» GOAL OF THE EXERCISE:
Where a line of the records contains the word "registered", show that line.

Saved entries:

--- src/design/lkv_pkg.sv ---
// ----------------------------------------------------------------------------
// lkv_pkg
// Shared sizes, operation codes and transfer payload types for the LRU
// key/value cache.
// ----------------------------------------------------------------------------
`default_nettype none

package lkv_pkg;

    // store geometry
    localparam int ENTRIES     = 16;
    localparam int KEY_WIDTH   = 32;
    localparam int VALUE_WIDTH = 32;

    // derived widths
    localparam int IDX_WIDTH   = (ENTRIES > 1) ? $clog2(ENTRIES) : 1;
    localparam int RANK_WIDTH  = IDX_WIDTH;
    localparam int CNT_WIDTH   = $clog2(ENTRIES + 1);
    localparam int ENTRY_WIDTH = KEY_WIDTH + VALUE_WIDTH;

    // capacity register
    localparam int CAP_WIDTH = 5;
    localparam logic [CAP_WIDTH-1:0] CAPACITY_RESET = CAP_WIDTH'(16);

    // operation codes
    typedef logic [1:0] op_t;
    localparam op_t OP_GET    = 2'd0;
    localparam op_t OP_INSERT = 2'd1;
    localparam op_t OP_UPDATE = 2'd2;
    localparam op_t OP_ERASE  = 2'd3;

    // request payload
    typedef struct packed {
        op_t                    operation;
        logic [KEY_WIDTH-1:0]   key;
        logic [VALUE_WIDTH-1:0] value;
    } req_t;

    // response payload
    typedef struct packed {
        logic                   found;
        logic [VALUE_WIDTH-1:0] read_value;
    } resp_t;

endpackage

`default_nettype wire

--- src/design/lru_key_value_cache.sv ---
// ----------------------------------------------------------------------------
// lru_key_value_cache
// Fully associative key/value store with least-recently-used replacement.
// ----------------------------------------------------------------------------
// Usage:
//   req channel (req_valid/req_ready/req) carries operation, key and value.
//   resp channel (resp_valid/resp_ready/resp) returns found and read_value,
//   exactly one response per request, in request order.
//   cfg_wr_en/cfg_wr_data write the capacity register at any edge; write it
//   only while no request is in flight.
// Timing:
//   one request is handled at a time; the sequencer reads all ENTRIES slots
//   of the key/value RAM one per cycle, compares each slot in the cycle
//   after its read, then in the update state updates the valid bits, the
//   recency ranks and the RAM once the response register is free. A new
//   request is taken only after that update; the scan length is set by the
//   single RAM read port used in the key scan.
// Reset:
//   all slots invalid, count zero, capacity 16. No clearing pass is needed.
// Stall:
//   the response sits in an output register; a new request may be taken and
//   scanned while it waits, and the update cycle holds until the register
//   frees.
// ----------------------------------------------------------------------------
`default_nettype none

module lru_key_value_cache (
    input  wire logic                        clk,
    input  wire logic                        rst_n,
    input  wire logic                        cfg_wr_en,
    input  wire logic [lkv_pkg::CAP_WIDTH-1:0] cfg_wr_data,
    input  wire logic                        req_valid,
    output logic                             req_ready,
    input  wire lkv_pkg::req_t               req,
    output logic                             resp_valid,
    input  wire logic                        resp_ready,
    output lkv_pkg::resp_t                   resp
);

    import lkv_pkg::*;

    localparam int SCAN_WIDTH = $clog2(ENTRIES + 1);
    localparam int CMP_WIDTH  = (CNT_WIDTH > CAP_WIDTH) ? CNT_WIDTH : CAP_WIDTH;

    localparam logic [1:0] S_IDLE = 2'd0;
    localparam logic [1:0] S_SCAN = 2'd1;
    localparam logic [1:0] S_UPD  = 2'd2;

    logic [1:0] state_reg, state_next;

    // control and status registers
    logic [CAP_WIDTH-1:0]  cap_reg;
    logic [CNT_WIDTH-1:0]  count_reg, count_next;
    logic [ENTRIES-1:0]    valid_reg, valid_next;
    logic [RANK_WIDTH-1:0] rank_reg [ENTRIES];
    logic [RANK_WIDTH-1:0] rank_next [ENTRIES];

    // scan registers
    logic [SCAN_WIDTH-1:0] scan_reg, scan_next;
    logic                  pend_reg, pend_next;
    logic [IDX_WIDTH-1:0]  cmp_reg, cmp_next;
    logic                  hit_reg, hit_next;
    logic [IDX_WIDTH-1:0]  hit_idx_reg, hit_idx_next;
    logic [VALUE_WIDTH-1:0] hit_val_reg, hit_val_next;
    logic                  free_found_reg, free_found_next;
    logic [IDX_WIDTH-1:0]  free_idx_reg, free_idx_next;
    logic [IDX_WIDTH-1:0]  lru_idx_reg, lru_idx_next;

    // request and response registers
    req_t  req_reg;
    resp_t resp_reg, resp_next;
    logic  resp_valid_reg, resp_valid_next;

    // ram signals
    logic                   ram_we;
    logic [IDX_WIDTH-1:0]   ram_waddr;
    logic [ENTRY_WIDTH-1:0] ram_wdata;
    logic                   ram_re;
    logic [IDX_WIDTH-1:0]   ram_raddr;
    logic [ENTRY_WIDTH-1:0] ram_rdata;
    logic [KEY_WIDTH-1:0]   rd_key;
    logic [VALUE_WIDTH-1:0] rd_val;

    // update controls
    logic                  req_xfer;
    logic                  upd_go;
    logic                  touch_en;
    logic [IDX_WIDTH-1:0]  touch_idx;
    logic [RANK_WIDTH-1:0] touch_rank;
    logic                  age_all_en;
    logic                  erase_en;
    logic [CMP_WIDTH-1:0]  eff_cap;
    logic [CNT_WIDTH-1:0]  last_rank;

    assign req_ready  = (state_reg == S_IDLE);
    assign req_xfer   = req_valid && req_ready;
    assign upd_go     = !resp_valid_reg || resp_ready;
    assign resp_valid = resp_valid_reg;
    assign resp       = resp_reg;
    assign rd_key     = ram_rdata[ENTRY_WIDTH-1:VALUE_WIDTH];
    assign rd_val     = ram_rdata[VALUE_WIDTH-1:0];
    assign last_rank  = count_reg - CNT_WIDTH'(1);
    assign touch_rank = rank_reg[touch_idx];

    // effective capacity: zero acts as one, clipped at the store size
    always_comb
    begin
        priority if (cap_reg == '0)
        begin
            eff_cap = CMP_WIDTH'(1);
        end
        else if (CMP_WIDTH'(cap_reg) > CMP_WIDTH'(ENTRIES))
        begin
            eff_cap = CMP_WIDTH'(ENTRIES);
        end
        else
        begin
            eff_cap = CMP_WIDTH'(cap_reg);
        end
    end

    // key/value storage
    lkv_ram #(
        .WIDTH (ENTRY_WIDTH),
        .DEPTH (ENTRIES)
    ) u_entry_ram (
        .clk   (clk),
        .we    (ram_we),
        .waddr (ram_waddr),
        .wdata (ram_wdata),
        .re    (ram_re),
        .raddr (ram_raddr),
        .rdata (ram_rdata)
    );

    // sequencer and scan
    always_comb
    begin
        state_next      = state_reg;
        scan_next       = scan_reg;
        pend_next       = 1'b0;
        cmp_next        = cmp_reg;
        hit_next        = hit_reg;
        hit_idx_next    = hit_idx_reg;
        hit_val_next    = hit_val_reg;
        free_found_next = free_found_reg;
        free_idx_next   = free_idx_reg;
        lru_idx_next    = lru_idx_reg;
        ram_re          = 1'b0;
        ram_raddr       = scan_reg[IDX_WIDTH-1:0];

        unique case (state_reg)
            S_IDLE:
            begin
                if (req_xfer)
                begin
                    state_next      = S_SCAN;
                    scan_next       = '0;
                    hit_next        = 1'b0;
                    free_found_next = 1'b0;
                end
            end
            S_SCAN:
            begin
                // issue one slot read a cycle
                if (scan_reg != SCAN_WIDTH'(ENTRIES))
                begin
                    ram_re    = 1'b1;
                    scan_next = scan_reg + SCAN_WIDTH'(1);
                    pend_next = 1'b1;
                    cmp_next  = scan_reg[IDX_WIDTH-1:0];
                end
                // check the slot read last cycle
                if (pend_reg)
                begin
                    if (valid_reg[cmp_reg] && rd_key == req_reg.key && !hit_reg)
                    begin
                        hit_next     = 1'b1;
                        hit_idx_next = cmp_reg;
                        hit_val_next = rd_val;
                    end
                    if (!valid_reg[cmp_reg] && !free_found_reg)
                    begin
                        free_found_next = 1'b1;
                        free_idx_next   = cmp_reg;
                    end
                    if (valid_reg[cmp_reg] && CNT_WIDTH'(rank_reg[cmp_reg]) == last_rank)
                    begin
                        lru_idx_next = cmp_reg;
                    end
                    if (scan_reg == SCAN_WIDTH'(ENTRIES))
                    begin
                        state_next = S_UPD;
                    end
                end
            end
            S_UPD:
            begin
                if (upd_go)
                begin
                    state_next = S_IDLE;
                end
            end
            default:
            begin
                state_next = S_IDLE;
            end
        endcase
    end

    // operation decode for the update cycle
    always_comb
    begin
        count_next       = count_reg;
        valid_next       = valid_reg;
        ram_we           = 1'b0;
        ram_waddr        = hit_idx_reg;
        ram_wdata        = {req_reg.key, req_reg.value};
        touch_en         = 1'b0;
        touch_idx        = hit_idx_reg;
        age_all_en       = 1'b0;
        erase_en         = 1'b0;
        resp_next        = resp_reg;
        resp_valid_next  = resp_valid_reg && !resp_ready;

        if (state_reg == S_UPD && upd_go)
        begin
            resp_valid_next      = 1'b1;
            resp_next.found      = hit_reg;
            resp_next.read_value = '0;
            unique case (req_reg.operation)
                OP_GET:
                begin
                    if (hit_reg)
                    begin
                        resp_next.read_value = hit_val_reg;
                        touch_en             = 1'b1;
                    end
                end
                OP_UPDATE:
                begin
                    if (hit_reg)
                    begin
                        ram_we   = 1'b1;
                        touch_en = 1'b1;
                    end
                end
                OP_INSERT:
                begin
                    resp_next.found = 1'b1;
                    ram_we          = 1'b1;
                    priority if (hit_reg)
                    begin
                        touch_en = 1'b1;
                    end
                    else if (CMP_WIDTH'(count_reg) < eff_cap)
                    begin
                        // fill the lowest free slot
                        ram_waddr               = free_idx_reg;
                        age_all_en              = 1'b1;
                        valid_next[free_idx_reg] = 1'b1;
                        count_next              = count_reg + CNT_WIDTH'(1);
                    end
                    else
                    begin
                        // evict the least recent entry
                        ram_waddr = lru_idx_reg;
                        touch_idx = lru_idx_reg;
                        touch_en  = 1'b1;
                    end
                end
                OP_ERASE:
                begin
                    if (hit_reg)
                    begin
                        erase_en               = 1'b1;
                        valid_next[hit_idx_reg] = 1'b0;
                        count_next             = count_reg - CNT_WIDTH'(1);
                    end
                end
                default:
                begin
                    resp_next.found = hit_reg;
                end
            endcase
        end
    end

    // recency rank update, one independent rule per slot
    always_comb
    begin
        for (int i = 0; i < ENTRIES; i++)
        begin
            rank_next[i] = rank_reg[i];
            if (touch_en)
            begin
                if (IDX_WIDTH'(i) == touch_idx)
                begin
                    rank_next[i] = '0;
                end
                else if (valid_reg[i] && rank_reg[i] < touch_rank)
                begin
                    rank_next[i] = rank_reg[i] + RANK_WIDTH'(1);
                end
            end
            else if (age_all_en)
            begin
                if (IDX_WIDTH'(i) == free_idx_reg)
                begin
                    rank_next[i] = '0;
                end
                else if (valid_reg[i])
                begin
                    rank_next[i] = rank_reg[i] + RANK_WIDTH'(1);
                end
            end
            else if (erase_en)
            begin
                if (IDX_WIDTH'(i) == hit_idx_reg)
                begin
                    rank_next[i] = '0;
                end
                else if (valid_reg[i] && rank_reg[i] > rank_reg[hit_idx_reg])
                begin
                    rank_next[i] = rank_reg[i] - RANK_WIDTH'(1);
                end
            end
        end
    end

    // control registers
    always_ff @(posedge clk or negedge rst_n)
    begin
        if (!rst_n)
        begin
            state_reg      <= S_IDLE;
            cap_reg        <= CAPACITY_RESET;
            count_reg      <= '0;
            valid_reg      <= '0;
            scan_reg       <= '0;
            pend_reg       <= 1'b0;
            hit_reg        <= 1'b0;
            free_found_reg <= 1'b0;
            resp_valid_reg <= 1'b0;
            for (int i = 0; i < ENTRIES; i++)
            begin
                rank_reg[i] <= '0;
            end
        end
        else
        begin
            state_reg      <= state_next;
            count_reg      <= count_next;
            valid_reg      <= valid_next;
            scan_reg       <= scan_next;
            pend_reg       <= pend_next;
            hit_reg        <= hit_next;
            free_found_reg <= free_found_next;
            resp_valid_reg <= resp_valid_next;
            for (int i = 0; i < ENTRIES; i++)
            begin
                rank_reg[i] <= rank_next[i];
            end
            if (cfg_wr_en)
            begin
                cap_reg <= cfg_wr_data;
            end
        end
    end

    // payload registers
    always_ff @(posedge clk)
    begin
        if (req_xfer)
        begin
            req_reg <= req;
        end
        cmp_reg      <= cmp_next;
        hit_idx_reg  <= hit_idx_next;
        hit_val_reg  <= hit_val_next;
        free_idx_reg <= free_idx_next;
        lru_idx_reg  <= lru_idx_next;
        resp_reg     <= resp_next;
    end

endmodule

`default_nettype wire

--- src/design/lkv_ram.sv ---
// ----------------------------------------------------------------------------
// lkv_ram
// Generic simple dual-port RAM, one write port and one read port with a
// registered read.
// ----------------------------------------------------------------------------
`default_nettype none

module lkv_ram #(
    parameter int WIDTH = 8,
    parameter int DEPTH = 16
) (
    input  wire logic                                     clk,
    input  wire logic                                     we,
    input  wire logic [(DEPTH > 1 ? $clog2(DEPTH) : 1)-1:0] waddr,
    input  wire logic [WIDTH-1:0]                         wdata,
    input  wire logic                                     re,
    input  wire logic [(DEPTH > 1 ? $clog2(DEPTH) : 1)-1:0] raddr,
    output logic      [WIDTH-1:0]                         rdata
);

    logic [WIDTH-1:0] mem [DEPTH];

    // write port
    always_ff @(posedge clk)
    begin
        if (we)
        begin
            mem[waddr] <= wdata;
        end
    end

    // registered read port
    always_ff @(posedge clk)
    begin
        if (re)
        begin
            rdata <= mem[raddr];
        end
    end

endmodule

`default_nettype wire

» ANSWER SECTION:
// registered read.
    // registered read port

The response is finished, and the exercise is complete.